1. The high-temperature-resistant rubber water stop belt is characterized by being prepared from the following components in parts by weight: 58 parts of polyisobutylene, 42 parts of ethylene propylene rubber, 6 parts of zinc oxide, 3 parts of stearic acid, 1.5 parts of an anti-aging agent, 330 parts of carbon black N, 550 parts of carbon black N, 22 parts of modified sepiolite, 14 parts of nano magnesium oxide, 9 parts of activated carbon fiber, 8 parts of plasticizer, 2-3 parts of vulcanizing agent and 2 parts of trimethylolpropane triacrylate, wherein the viscosity average molecular weight of the polyisobutylene is 55 ten thousand, the plasticizer is tricresyl phosphate, the anti-aging agent is an anti-aging agent MB, the modified sepiolite is obtained by modifying the silane coupling agent, the coupling agent is 2wt% of the sepiolite, the purity of the modified sepiolite is not less than 97wt%, and the particle size distribution is 20-300 nm; the vulcanizing agent is 2, 5-dimethyl-2, 5-bis (tert-butylperoxy) hexane.

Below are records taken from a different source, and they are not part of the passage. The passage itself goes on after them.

`config.mk`:
```
export PLATFORM = sky130hd
export DESIGN_NAME = sd_tx_fill_ctrl
export DESIGN_NICKNAME = d
export VERILOG_FILES = /design/src/rtl/sd_tx_fill_pkg.sv /design/src/rtl/sd_tx_fill_cnt.sv /design/src/rtl/sd_tx_fill_ctrl.sv
export SDC_FILE = /design/constraint.sdc
export NUM_CORES = 1
export LEC_CHECK = 0
export CAP_MARGIN = 40
export CORE_MARGIN = 2
export CORE_UTILIZATION = 28
export CTS_BUF_LIST = sky130_fd_sc_hd__clkbuf_8
export CTS_CLUSTER_DIAMETER = 200
export DETAILED_ROUTE_END_ITERATION = 8
export HOLD_SLACK_MARGIN = 0.15
export PLACE_DENSITY = 0.5
export SKIP_LAST_GASP = 1
export SYNTH_ARGS = -nofsm -noshare
export SYNTH_HDL_FRONTEND = slang
export SYNTH_SLANG_ARGS = --single-unit
export TNS_END_PERCENT = 50
```
`constraint.sdc`:
```
create_clock -name wclk -period 9.2 [get_ports wclk]
set_input_delay 1.38 -clock wclk [delete_from_list [all_inputs] [get_ports wclk]]
set_output_delay 1.38 -clock wclk [all_outputs]
set_load 0.02 [all_outputs]
```
## src/rtl/axi_rdata_router.sv

```systemverilog
// rtl/axi_rdata_router.sv - parametrised AXI R-channel router with round-robin burst arbitration
//
// Routes read-data beats from NUM_S slave R channels to NUM_M master R channels.
// A slave is picked round-robin from rr_ptr and keeps the path until its RLAST
// handshake. The destination master comes from RID bits [ID_BITS +: MIDX_W].
// Beats whose destination master does not exist are sunk, and decerr pulses
// one cycle later.
//
// Ports:
//   clk, rst                      clock, synchronous active-low reset
//   RID_S/RDATA_S/RRESP_S/RLAST_S slave-side R payload, slave i at slice i
//   RVALID_S / RREADY_S           slave-side handshake
//   RID_M/RDATA_M/RRESP_M/RLAST_M routed payload, broadcast to all masters
//   RVALID_M / RREADY_M           per-master handshake (RVALID_M one-hot or zero)
//   busy                          a burst lock is held
//   decerr                        registered pulse after each dropped beat
module axi_rdata_router #(
    parameter int NUM_S     = 3,
    parameter int NUM_M     = 2,
    parameter int ID_BITS   = 4,
    parameter int IDS_BITS  = 8,
    parameter int DATA_BITS = 32,
    localparam int MIDX_W   = (NUM_M > 1) ? $clog2(NUM_M) : 1,
    localparam int SW       = $clog2(NUM_S)
) (
    input  logic                      clk,
    input  logic                      rst,
    input  logic [NUM_S*IDS_BITS-1:0]  RID_S,
    input  logic [NUM_S*DATA_BITS-1:0] RDATA_S,
    input  logic [NUM_S*2-1:0]         RRESP_S,
    input  logic [NUM_S-1:0]           RLAST_S,
    input  logic [NUM_S-1:0]           RVALID_S,
    output logic [NUM_S-1:0]           RREADY_S,
    output logic [ID_BITS-1:0]         RID_M,
    output logic [DATA_BITS-1:0]       RDATA_M,
    output logic [1:0]                 RRESP_M,
    output logic                       RLAST_M,
    output logic [NUM_M-1:0]           RVALID_M,
    input  logic [NUM_M-1:0]           RREADY_M,
    output logic                       busy,
    output logic                       decerr
);

    typedef enum logic {IDLE, LOCKED} state_t;

    state_t            state_q, state_d;
    logic [SW-1:0]     gnt_q, gnt_d;
    logic [SW-1:0]     rr_ptr_q, rr_ptr_d;
    logic              decerr_q, decerr_d;

    logic [SW-1:0]     cur;
    logic [SW-1:0]     cur_next;
    logic              found;
    logic [MIDX_W-1:0] dest;
    logic              dest_ok;
    logic              hs;
    int                idx;

    // Grant selection: a held lock wins outright; otherwise scan from rr_ptr.
    always_comb begin
        found = 1'b0;
        cur   = gnt_q;
        idx   = 0;
        if (state_q == LOCKED) begin
            found = 1'b1;
        end else begin
            for (int k = 0; k < NUM_S; k++) begin
                idx = int'(rr_ptr_q) + k;
                if (idx >= NUM_S) begin
                    idx = idx - NUM_S;
                end
                if (!found && RVALID_S[idx]) begin
                    found = 1'b1;
                    cur   = SW'(idx);
                end
            end
        end
    end

    // RID bits above ID_BITS+MIDX_W never reach the decode.
    assign dest     = RID_S[int'(cur)*IDS_BITS + ID_BITS +: MIDX_W];
    assign dest_ok  = int'(dest) < NUM_M;
    assign cur_next = (cur == SW'(NUM_S - 1)) ? '0 : cur + SW'(1);

    // Zero-latency routing; handshakes are forced off while reset is held.
    always_comb begin
        RREADY_S = '0;
        RVALID_M = '0;
        RID_M    = '0;
        RDATA_M  = '0;
        RRESP_M  = '0;
        RLAST_M  = 1'b0;
        if (found) begin
            RID_M   = RID_S[int'(cur)*IDS_BITS +: ID_BITS];
            RDATA_M = RDATA_S[int'(cur)*DATA_BITS +: DATA_BITS];
            RRESP_M = RRESP_S[int'(cur)*2 +: 2];
            RLAST_M = RLAST_S[cur];
            if (rst) begin
                if (dest_ok) begin
                    RVALID_M[dest] = RVALID_S[cur];
                    RREADY_S[cur]  = RVALID_S[cur] & RREADY_M[dest];
                end else begin
                    // Decode error: accept the beat so the slave can drain.
                    RREADY_S[cur] = RVALID_S[cur];
                end
            end
        end
    end

    assign hs = found & RVALID_S[cur] & RREADY_S[cur];

    always_comb begin
        state_d  = state_q;
        gnt_d    = gnt_q;
        rr_ptr_d = rr_ptr_q;
        decerr_d = hs & ~dest_ok;
        if (state_q == IDLE) begin
            if (found) begin
                if (hs && RLAST_S[cur]) begin
                    rr_ptr_d = cur_next;
                end else begin
                    // Includes a valid stalled by the master: AXI keeps it
                    // asserted, so the path is locked now.
                    state_d = LOCKED;
                    gnt_d   = cur;
                end
            end
        end else begin
            if (hs && RLAST_S[cur]) begin
                state_d  = IDLE;
                rr_ptr_d = cur_next;
            end
        end
    end

    always_ff @(posedge clk) begin
        if (!rst) begin
            state_q  <= IDLE;
            gnt_q    <= '0;
            rr_ptr_q <= '0;
            decerr_q <= 1'b0;
        end else begin
            state_q  <= state_d;
            gnt_q    <= gnt_d;
            rr_ptr_q <= rr_ptr_d;
            decerr_q <= decerr_d;
        end
    end

    assign busy   = (state_q == LOCKED);
    assign decerr = decerr_q;

endmodule

```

2. The method for preparing the high temperature resistant rubber water stop belt as claimed in claim 1, comprising the steps of:

firstly mixing polyisobutylene, a plasticizer and ethylene propylene rubber to obtain a first mixed rubber;

carrying out second mixing on the first mixed rubber, zinc oxide, stearic acid, an anti-aging agent, carbon black, modified sepiolite, nano magnesium oxide and active carbon fibers to obtain a second mixed rubber;

carrying out open mixing on the second rubber compound, and then carrying out third mixing on the second rubber compound, a vulcanizing agent and trimethylolpropane triacrylate to obtain a third rubber compound;

and vulcanizing and molding the third rubber compound to obtain the high-temperature-resistant rubber water stop belt.

3. The use of the high temperature resistant rubber water stop of claim 1 or the high temperature resistant rubber water stop prepared by the preparation method of claim 2 in a high geothermal environment, wherein the temperature of the high geothermal environment is greater than 60 ℃.